• **WORK TASK**
Check every line of the entries for "Everything", and copy the lines that hold it.

• **DATA SHOWN**
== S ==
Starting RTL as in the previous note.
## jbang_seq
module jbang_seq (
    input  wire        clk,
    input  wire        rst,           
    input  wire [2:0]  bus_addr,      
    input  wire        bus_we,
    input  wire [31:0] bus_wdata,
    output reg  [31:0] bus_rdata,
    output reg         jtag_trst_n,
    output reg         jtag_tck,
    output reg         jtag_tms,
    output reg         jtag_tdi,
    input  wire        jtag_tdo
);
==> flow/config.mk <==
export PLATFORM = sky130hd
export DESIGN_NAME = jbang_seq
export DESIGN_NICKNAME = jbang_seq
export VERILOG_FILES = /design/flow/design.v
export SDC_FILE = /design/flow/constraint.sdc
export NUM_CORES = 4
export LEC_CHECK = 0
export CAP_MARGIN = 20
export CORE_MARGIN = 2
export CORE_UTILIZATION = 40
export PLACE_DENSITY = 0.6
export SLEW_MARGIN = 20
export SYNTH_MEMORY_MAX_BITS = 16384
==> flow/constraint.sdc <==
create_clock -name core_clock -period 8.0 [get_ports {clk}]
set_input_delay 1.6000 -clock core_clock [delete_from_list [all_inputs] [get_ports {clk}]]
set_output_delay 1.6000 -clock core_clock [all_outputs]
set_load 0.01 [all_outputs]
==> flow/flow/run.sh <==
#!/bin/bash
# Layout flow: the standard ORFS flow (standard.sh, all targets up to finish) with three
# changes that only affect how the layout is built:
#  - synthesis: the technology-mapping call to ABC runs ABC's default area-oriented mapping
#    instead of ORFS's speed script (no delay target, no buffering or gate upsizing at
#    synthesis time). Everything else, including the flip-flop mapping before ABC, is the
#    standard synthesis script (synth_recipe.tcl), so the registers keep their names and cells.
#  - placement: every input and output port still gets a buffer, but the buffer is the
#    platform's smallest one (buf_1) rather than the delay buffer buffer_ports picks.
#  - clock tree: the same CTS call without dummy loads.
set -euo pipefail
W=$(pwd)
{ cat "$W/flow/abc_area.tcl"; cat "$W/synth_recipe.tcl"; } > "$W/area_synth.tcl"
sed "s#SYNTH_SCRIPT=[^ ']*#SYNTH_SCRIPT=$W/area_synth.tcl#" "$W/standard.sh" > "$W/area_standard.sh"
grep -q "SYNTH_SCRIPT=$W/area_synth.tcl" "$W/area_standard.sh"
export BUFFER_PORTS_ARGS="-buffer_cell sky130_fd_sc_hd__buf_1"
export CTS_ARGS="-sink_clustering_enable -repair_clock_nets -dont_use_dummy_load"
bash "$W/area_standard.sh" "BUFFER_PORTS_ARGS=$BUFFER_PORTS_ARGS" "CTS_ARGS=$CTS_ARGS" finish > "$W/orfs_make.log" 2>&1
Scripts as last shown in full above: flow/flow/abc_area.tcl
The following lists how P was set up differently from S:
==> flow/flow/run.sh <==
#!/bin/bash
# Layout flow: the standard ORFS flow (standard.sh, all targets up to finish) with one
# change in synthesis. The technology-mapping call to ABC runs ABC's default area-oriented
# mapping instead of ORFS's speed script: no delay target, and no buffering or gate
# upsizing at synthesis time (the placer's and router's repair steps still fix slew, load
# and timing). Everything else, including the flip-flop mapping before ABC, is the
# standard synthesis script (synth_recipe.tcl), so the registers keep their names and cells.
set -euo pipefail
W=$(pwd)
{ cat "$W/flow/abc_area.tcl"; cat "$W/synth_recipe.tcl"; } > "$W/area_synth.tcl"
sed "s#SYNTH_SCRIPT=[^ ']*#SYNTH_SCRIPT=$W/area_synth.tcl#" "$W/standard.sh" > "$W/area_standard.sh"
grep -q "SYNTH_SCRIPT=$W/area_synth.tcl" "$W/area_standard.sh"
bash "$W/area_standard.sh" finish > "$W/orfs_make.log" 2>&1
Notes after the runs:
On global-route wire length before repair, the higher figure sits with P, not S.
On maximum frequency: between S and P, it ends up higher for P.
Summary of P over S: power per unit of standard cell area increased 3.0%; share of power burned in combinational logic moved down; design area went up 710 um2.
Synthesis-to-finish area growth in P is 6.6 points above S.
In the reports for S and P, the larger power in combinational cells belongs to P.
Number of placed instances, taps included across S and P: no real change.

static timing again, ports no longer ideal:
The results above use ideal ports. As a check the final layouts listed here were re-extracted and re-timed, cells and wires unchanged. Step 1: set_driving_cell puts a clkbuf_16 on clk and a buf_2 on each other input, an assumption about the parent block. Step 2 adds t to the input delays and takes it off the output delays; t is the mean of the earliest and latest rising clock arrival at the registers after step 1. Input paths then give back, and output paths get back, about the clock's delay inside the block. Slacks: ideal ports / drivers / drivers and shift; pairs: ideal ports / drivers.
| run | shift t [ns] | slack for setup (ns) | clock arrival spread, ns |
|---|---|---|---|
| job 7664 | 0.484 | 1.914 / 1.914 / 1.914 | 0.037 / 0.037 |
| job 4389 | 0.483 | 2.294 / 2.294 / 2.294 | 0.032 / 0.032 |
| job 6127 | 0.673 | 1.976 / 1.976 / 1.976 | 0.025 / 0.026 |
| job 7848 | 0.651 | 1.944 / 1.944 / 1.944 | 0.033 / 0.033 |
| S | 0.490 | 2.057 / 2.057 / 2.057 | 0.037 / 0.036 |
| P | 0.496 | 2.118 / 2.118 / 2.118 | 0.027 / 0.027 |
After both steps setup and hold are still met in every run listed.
From an optimization exercise on the open Yosys and OpenROAD flow, aimed at a short achievable clock period and few clock cycles; shortcuts taken in it are not production practice.
Only simulation tests tie the RTL to the original design; equivalence was not proved.
Power figures rest on the tool's default switching activity, not on a simulated workload.

==> flow/design.v <==
module col216_core (
    input  wire        clk,
    input  wire        rst,           
    input  wire [18:0] prog_len,      
    output wire        imem_en,
    output wire [17:0] imem_addr,
    input  wire [31:0] imem_rdata,
    output wire        dmem_re,
    output wire        dmem_we,
    output wire [17:0] dmem_addr,
    output wire [31:0] dmem_wdata,
    input  wire [31:0] dmem_rdata,
    output wire        wb_en,
    output wire [4:0]  wb_reg,
    output wire [31:0] wb_data,
    output wire        retire_valid,
    output wire [17:0] retire_idx,
    output wire        done,
    output wire [2:0]  status,
    output wire [18:0] err_idx
);
    localparam [3:0] OP_ADD  = 4'd0,
                     OP_SUB  = 4'd1,
                     OP_MUL  = 4'd2,
                     OP_SLT  = 4'd3,
                     OP_ADDI = 4'd4,
                     OP_LW   = 4'd5,
                     OP_SW   = 4'd6,
                     OP_BEQ  = 4'd7,
                     OP_BNE  = 4'd8,
                     OP_J    = 4'd9,
                     OP_BAD  = 4'd15;
    localparam [2:0] ST_SUCCESS  = 3'd0,
                     ST_INV_LBL  = 3'd2,
                     ST_INV_ADDR = 3'd3,
                     ST_SYNTAX   = 3'd4,
                     ST_MEM_LIM  = 3'd5,
                     ST_RUNNING  = 3'd7;
    function [3:0] decode_op;
        input [31:0] w;
        begin
            if      (w[31:26] == 6'h00 && w[10:6] == 5'd0 && w[5:0] == 6'h20) decode_op = OP_ADD;
            else if (w[31:26] == 6'h00 && w[10:6] == 5'd0 && w[5:0] == 6'h22) decode_op = OP_SUB;
            else if (w[31:26] == 6'h00 && w[10:6] == 5'd0 && w[5:0] == 6'h2A) decode_op = OP_SLT;
            else if (w[31:26] == 6'h1C && w[10:6] == 5'd0 && w[5:0] == 6'h02) decode_op = OP_MUL;
            else if (w[31:26] == 6'h04) decode_op = OP_BEQ;
            else if (w[31:26] == 6'h05) decode_op = OP_BNE;
            else if (w[31:26] == 6'h02) decode_op = OP_J;
            else if (w[31:26] == 6'h23) decode_op = OP_LW;
            else if (w[31:26] == 6'h2B) decode_op = OP_SW;
            else if (w[31:26] == 6'h08) decode_op = OP_ADDI;
            else                        decode_op = OP_BAD;
        end
    endfunction
    reg [31:0] regs [1:31];
    reg [18:0] pc;
    reg        ifid_v;
    reg [17:0] ifid_idx;
    reg [31:0] ifid_ins;
    reg        idex_v;
    reg [17:0] idex_idx;
    reg [3:0]  idex_op;
    reg [25:0] idex_fld;     
    reg [4:0]  idex_dest;    
    reg [31:0] idex_a;
    reg [31:0] idex_b;
    reg [32:0] idex_addr;    
    reg [31:0] idex_sdata;
    reg        exmem_v;
    reg [17:0] exmem_idx;
    reg [3:0]  exmem_op;
    reg [4:0]  exmem_dest;
    reg [31:0] exmem_res;
    reg [32:0] exmem_addr;
    reg [31:0] exmem_sdata;
    reg        memwb_v;
    reg [17:0] memwb_idx;
    reg [4:0]  memwb_dest;
    reg [31:0] memwb_res;
    reg        halted;
    reg [2:0]  err_kind;
    reg [18:0] err_at;
    wire mem_limit = (prog_len > 19'd262144);
    wire drained   = (pc >= prog_len) && !ifid_v && !idex_v && !exmem_v && !memwb_v;
    wire running   = !halted && !drained && !mem_limit;
    wire wb_write = running && memwb_v && (memwb_dest != 5'd0);
    wire exmem_mem    = (exmem_op == OP_LW) || (exmem_op == OP_SW);
    wire exmem_addrok = (exmem_addr[32:20] == 13'd0) && (exmem_addr[1:0] == 2'b00);
    wire mem_fault    = exmem_v && exmem_mem && !exmem_addrok;
    wire [31:0] mem_res = (exmem_op == OP_LW) ? dmem_rdata : exmem_res;
    wire        memwb_n_v = exmem_v;
    reg [31:0] alu_res;
    always @(*) begin
        case (idex_op)
            OP_ADD:  alu_res = idex_a + idex_b;
            OP_SUB:  alu_res = idex_a - idex_b;
            OP_MUL:  alu_res = idex_a * idex_b;
            OP_SLT:  alu_res = ($signed(idex_a) < $signed(idex_b)) ? 32'd1 : 32'd0;
            OP_ADDI: alu_res = idex_a + {{16{idex_fld[15]}}, idex_fld[15:0]};
            default: alu_res = 32'd0;
        endcase
    end
    wire idex_branch = (idex_op == OP_BEQ) || (idex_op == OP_BNE);
    wire idex_ctl    = idex_branch || (idex_op == OP_J);
    wire signed [27:0] br_target = $signed({10'd0, idex_idx}) + 28'sd1
                                 + $signed({{12{idex_fld[15]}}, idex_fld[15:0]});
    wire signed [27:0] j_target  = $signed({2'b00, idex_fld});
    wire signed [27:0] target    = (idex_op == OP_J) ? j_target : br_target;
    wire target_ok = (target >= 28'sd0) && (target <= $signed({9'd0, prog_len}));
    wire ex_fault = idex_v && idex_ctl && !target_ok;
    wire taken    = (idex_op == OP_J) ||
                    ((idex_op == OP_BEQ) && (idex_a == idex_b)) ||
                    ((idex_op == OP_BNE) && (idex_a != idex_b));
    wire redirect = idex_v && idex_ctl && target_ok && taken;
    wire        exmem_n_v   = idex_v;
    wire [31:0] exmem_n_res = alu_res;
    wire [3:0] id_op = decode_op(ifid_ins);
    wire [4:0] id_rs = ifid_ins[25:21];
    wire [4:0] id_rt = ifid_ins[20:16];
    wire [4:0] id_rd = ifid_ins[15:11];
    wire id_rtype  = (id_op == OP_ADD) || (id_op == OP_SUB) ||
                     (id_op == OP_MUL) || (id_op == OP_SLT);
    wire id_use_rs = id_rtype || (id_op == OP_ADDI) || (id_op == OP_LW) ||
                     (id_op == OP_SW) || (id_op == OP_BEQ) || (id_op == OP_BNE);
    wire id_use_rt = id_rtype || (id_op == OP_SW) ||
                     (id_op == OP_BEQ) || (id_op == OP_BNE);
    reg [4:0] id_dest;
    always @(*) begin
        if (id_rtype)                                  id_dest = id_rd;
        else if (id_op == OP_ADDI || id_op == OP_LW)   id_dest = id_rt;
        else                                           id_dest = 5'd0;
    end
    wire load_use = ifid_v && idex_v && (idex_op == OP_LW) && (idex_dest != 5'd0) &&
                    ((id_use_rs && id_rs == idex_dest) ||
                     (id_use_rt && id_rt == idex_dest));
    wire stall = !redirect && load_use;
    reg [31:0] id_vs, id_vt;
    always @(*) begin
        if (id_rs == 5'd0)
            id_vs = 32'd0;
        else if (exmem_n_v && idex_dest == id_rs)
            id_vs = exmem_n_res;
        else if (memwb_n_v && exmem_dest == id_rs)
            id_vs = mem_res;
        else if (wb_write && memwb_dest == id_rs)
            id_vs = memwb_res;
        else
            id_vs = regs[id_rs];
    end
    always @(*) begin
        if (id_rt == 5'd0)
            id_vt = 32'd0;
        else if (exmem_n_v && idex_dest == id_rt)
            id_vt = exmem_n_res;
        else if (memwb_n_v && exmem_dest == id_rt)
            id_vt = mem_res;
        else if (wb_write && memwb_dest == id_rt)
            id_vt = memwb_res;
        else
            id_vt = regs[id_rt];
    end
    wire [32:0] id_addr = {id_vs[31], id_vs} + {{17{ifid_ins[15]}}, ifid_ins[15:0]};
    wire idex_n_v = ifid_v && !redirect && !stall;
    wire fetch    = !redirect && !stall && (pc < prog_len);
    wire if_fault = fetch && (decode_op(imem_rdata) == OP_BAD);
    wire any_fault = mem_fault || ex_fault || if_fault;
    wire advance   = running && !any_fault;
    integer i;
    always @(posedge clk) begin
        if (rst) begin
            for (i = 1; i < 32; i = i + 1)
                regs[i] <= 32'd0;
        end else if (wb_write) begin
            regs[memwb_dest] <= memwb_res;
        end
    end
    always @(posedge clk) begin
        if (rst) begin
            pc       <= 19'd0;
            ifid_v   <= 1'b0;
            idex_v   <= 1'b0;
            exmem_v  <= 1'b0;
            memwb_v  <= 1'b0;
            halted   <= 1'b0;
            err_kind <= ST_RUNNING;
            err_at   <= 19'd0;
        end else if (running && any_fault) begin
            halted <= 1'b1;
            if (mem_fault) begin
                err_kind <= ST_INV_ADDR;
                err_at   <= {1'b0, exmem_idx};
            end else if (ex_fault) begin
                err_kind <= ST_INV_LBL;
                err_at   <= {1'b0, idex_idx};
            end else begin
                err_kind <= ST_SYNTAX;
                err_at   <= pc;
            end
        end else if (advance) begin
            memwb_v <= memwb_n_v;
            memwb_idx  <= exmem_idx;
            memwb_dest <= exmem_dest;
            memwb_res  <= mem_res;
            exmem_v     <= exmem_n_v;
            exmem_idx   <= idex_idx;
            exmem_op    <= idex_op;
            exmem_dest  <= idex_dest;
            exmem_res   <= exmem_n_res;
            exmem_addr  <= idex_addr;
            exmem_sdata <= idex_sdata;
            idex_v     <= idex_n_v;
            idex_idx   <= ifid_idx;
            idex_op    <= id_op;
            idex_fld   <= ifid_ins[25:0];
            idex_dest  <= id_dest;
            idex_a     <= id_vs;
            idex_b     <= id_vt;
            idex_addr  <= id_addr;
            idex_sdata <= id_vt;
            if (redirect) begin
                ifid_v <= 1'b0;
                pc     <= target[18:0];
            end else if (stall) begin
                ifid_v <= ifid_v;
            end else if (fetch) begin
                ifid_v   <= 1'b1;
                ifid_idx <= pc[17:0];
                ifid_ins <= imem_rdata;
                pc       <= pc + 19'd1;
            end else begin
                ifid_v <= 1'b0;
            end
        end
    end
    assign imem_en   = running && fetch;
    assign imem_addr = pc[17:0];
    assign dmem_re    = running && exmem_v && (exmem_op == OP_LW) && exmem_addrok;
    assign dmem_we    = running && exmem_v && (exmem_op == OP_SW) && exmem_addrok;
    assign dmem_addr  = exmem_addr[19:2];
    assign dmem_wdata = exmem_sdata;
    assign wb_en        = wb_write;
    assign wb_reg       = memwb_dest;
    assign wb_data      = memwb_res;
    assign retire_valid = running && memwb_v;
    assign retire_idx   = memwb_idx;
    assign done    = halted || mem_limit || drained;
    assign status  = halted    ? err_kind :
                     mem_limit ? ST_MEM_LIM :
                     drained   ? ST_SUCCESS : ST_RUNNING;
    assign err_idx = halted ? err_at : prog_len;
endmodule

• **PROBLEM SOLUTION**
#    synthesis time). Everything else, including the flip-flop mapping before ABC, is the
# and timing). Everything else, including the flip-flop mapping before ABC, is the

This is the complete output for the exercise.